One of the projects we’re working on at the moment relies heavily on the use of file attachments. Not a problem, LDC Via does that! But we also needed to be able to render some preview text from the contents of the files, so if a PDF, Word document, Excel sheet, or even an image has some text in it, we wanted to be able to show a brief summary of the contents to the user.
Enter the Textract plugin. This is a Python utility which can dig into the contents of files and extract them. It’s also really simple to use in your local environment: you just need to make sure Python’s installed and npm install
does the rest for you.
But then we get to the real world. A dev machine is one thing, but when your app needs to be deployed to Heroku things get a little more complex. Typically, your app will be of one type: node.js, Python, Ruby or whatever. But we now need to have an app that contains two different code-bases. Luckily it’s a relatively simple procedure to set it up.
First, you’ll want to configure your project. In our case today, we’re dealing with a node.js app, so we already have our package.json
file which defines all our dependencies. However, because we also want to add some Python dependencies, we need to add a new file to the project, which is called requirements.txt
:
# This file contains all Python dependencies that are required
# by the Textract package in order for it to properly work.
argcomplete==1.8.2
chardet==2.3.0
python-pptx==0.6.5
#pdfminer.six <-- go back to this after the shebang fix is released (see https://github.com/goulu/pdfminer/issues/27)
https://github.com/goulu/pdfminer/zipball/e6ad15af79a26c31f4e384d8427b375c93b03533#egg=pdfminer.six
docx2txt==0.6
beautifulsoup4==4.5.3
xlrd==1.0.0
EbookLib==0.15
SpeechRecognition==3.6.3
https://github.com/mattgwwalker/msg-extractor/zipball/master
six==1.10.0
Next, we need to add another file called Procfile
. This is basically an instruction file for Heroku that tells it what to do when it’s starting your application.

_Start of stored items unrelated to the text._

==> src/rtl/uart_tx_framer.sv <==
`timescale 1ns/1ps
// UART transmit framer top: holding register, baud generator, format
// decoder and shift engine. Break forces the line low regardless of frames.
module uart_tx_framer
    import uart_tx_pkg::*;
#(
    parameter int DATA_W = 8,
    parameter int DIV_W  = 16
) (
    input  logic              clk,
    input  logic              rst_n,
    input  logic [6:0]        line_ctrl,
    input  logic [DIV_W-1:0]  divisor,
    input  logic [DATA_W-1:0] tx_data,
    input  logic              tx_valid,
    output logic              tx_ready,
    output logic              txd,
    output logic              thr_empty,
    output logic              tx_empty
);

    localparam int BRK_BIT = 6;

    logic              hold_full;
    logic [DATA_W-1:0] hold_data;
    logic              load_ack;
    logic              busy;
    logic              line_bit;
    logic              tick;
    frame_cfg_t        cfg;

    tx_hold_reg #(.DATA_W(DATA_W)) i_hold (
        .clk      (clk),
        .rst_n    (rst_n),
        .wr_valid (tx_valid),
        .wr_data  (tx_data),
        .wr_ready (tx_ready),
        .take     (load_ack),
        .full     (hold_full),
        .data     (hold_data)
    );

    tx_baud_gen #(.DIV_W(DIV_W)) i_baud (
        .clk     (clk),
        .rst_n   (rst_n),
        .divisor (divisor),
        .restart (load_ack),
        .tick    (tick)
    );

    tx_frame_decode i_decode (
        .fmt (line_ctrl[5:0]),
        .cfg (cfg)
    );

    tx_shift_engine #(.DATA_W(DATA_W)) i_engine (
        .clk       (clk),
        .rst_n     (rst_n),
        .tick      (tick),
        .load_req  (hold_full),
        .load_data (hold_data),
        .cfg_in    (cfg),
        .load_ack  (load_ack),
        .busy      (busy),
        .line_bit  (line_bit)
    );

    // Output line with break override, and status flags
    always_comb begin
        txd       = line_ctrl[BRK_BIT] ? 1'b0 : line_bit;
        thr_empty = !hold_full;
        tx_empty  = !hold_full && !busy;
    end

endmodule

Normally, when you only have a single code-base you don’t need the file as Heroku can make some assumptions, but with two different strands of code we need to give some guidance. So, in our case the file will simply look like this:
web: npm start
Once you’ve committed these files to your code repository… nothing will happen. We’ve made all the code changes we need to, but now we need to go to Heroku. You can obviously do all this with the CLI, but for pretty picture’s sake, you’ll want to go to your application settings page and scroll down to the Buildpacks
section:
Click the Add Buildpack
button and for this case, choose “Python” from the list of options.
Once that’s added, we can simply re-deploy the application in the normal way and Textract will magically work!